Volume 32 - Article 59 | Pages 1603–1630  

A resurgence of black identity in Brazil? Evidence from an analysis of recent censuses

By Vítor Miranda

Abstract

Background: The second half of the 20th century brought a sharp increase in the number of people self-identifying as "brown" in the Brazilian Censuses. Previous studies have demonstrated that this was not the result of demographic forces, such as differential birth rates, but of a large number of people changing their response in the censuses from "black" or "white" to "brown". Despite the increased black political activism of the last two decades, whether this historical pattern of racial reclassification continued after 1990 has not yet been systematically investigated.

Objective: This study investigates if the increase in identity politics by the Brazilian black movement since the 1990s was associated with a number of people changing their answers in the census from non-black to black.

Methods: The residual method is used to estimate a counterfactual scenario: what the distribution of the population by race would look like in the 2000 and 2010 censuses if no racial reclassification had occurred during the 1990s and 2000s.

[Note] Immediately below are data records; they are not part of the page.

$ cat src/design/tlc_consts.svh
// Constants for the T1 in-band loop code generator and detectors
`ifndef TLC_CONSTS_SVH
`define TLC_CONSTS_SVH

// Register indices for framer zero; byte address is four times the index
`define TLC_IDX_RX_LEN_CTRL 9'h082
`define TLC_IDX_RX_LATCHED 9'h092
`define TLC_IDX_RX_SPARE_DEF1 9'h09C
`define TLC_IDX_RX_SPARE_DEF2 9'h09D
`define TLC_IDX_RX_SPARE_CTRL 9'h09E
`define TLC_IDX_RX_IRQ_MASK 9'h0A2
`define TLC_IDX_RX_UP_DEF1 9'h0AC
`define TLC_IDX_RX_UP_DEF2 9'h0AD
`define TLC_IDX_RX_DOWN_DEF1 9'h0AE
`define TLC_IDX_RX_DOWN_DEF2 9'h0AF
`define TLC_IDX_RX_LIVE 9'h0B2
`define TLC_IDX_TX_CTRL3 9'h183
`define TLC_IDX_TX_CTRL4 9'h186
`define TLC_IDX_TX_DEF1 9'h1AC
`define TLC_IDX_TX_DEF2 9'h1AD

// Address split: framer number above the per-framer index
`define TLC_ADDR_FRAMER_HI 13
`define TLC_ADDR_FRAMER_LO 11
`define TLC_ADDR_IDX_HI 10
`define TLC_ADDR_IDX_LO 2

// Field positions
`define TLC_TX3_LOOP_EN 0
`define TLC_TX3_FBIT_OFF 1
`define TLC_TX4_LEN_HI 1
`define TLC_TX4_LEN_LO 0
`define TLC_LEN_UP_HI 3
`define TLC_LEN_UP_LO 0
`define TLC_LEN_DN_HI 7
`define TLC_LEN_DN_LO 4
`define TLC_LAT_CLR_BASE 3

// Reset values and the last phase of a 16-bit code
`define TLC_RST_BYTE 8'h00
`define TLC_RST_PHASE 4'h0
`define TLC_LAST16 4'hF

// Integration timing
`define TLC_INTEG_MS 48
`define TLC_LINE_RATE_HZ 1544000
`define TLC_INTEG_BITS (`TLC_INTEG_MS * `TLC_LINE_RATE_HZ / 1000)
`define TLC_ERR_DIV 32
`define TLC_SLIP_UP 4'h4
`define TLC_SLIP_LIMIT 4'h8

`endif

$ cat src/design/tlc_pkg.sv
// Types for the T1 in-band loop code block
package tlc_pkg;
   typedef logic [13:0] tlc_addr_t;
   typedef logic [31:0] tlc_data_t;
   typedef logic [3:0] tlc_phase_t;
   typedef enum logic [1:0]
   {
      TLC_TX_LEN5 = 2'b00,
      TLC_TX_LEN6 = 2'b01,
      TLC_TX_LEN7 = 2'b10,
      TLC_TX_LEN16 = 2'b11
   } tlc_tx_len_e;
endpackage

Results: The "black" category experienced net gains of 2.2 million and 3.1 million newly reclassified members in the 2000 and 2010 censuses, respectively. By 2010 at least one in every three people in the black population was a newly reclassified black. The increase was particularly strong among males and the younger generations.

Conclusions: The historical flight from blackness in Brazil documented by previous studies has reversed in the last two decades. This suggests that the increased black activism might have been successful in valorizing black identity and increasing identification with blackness.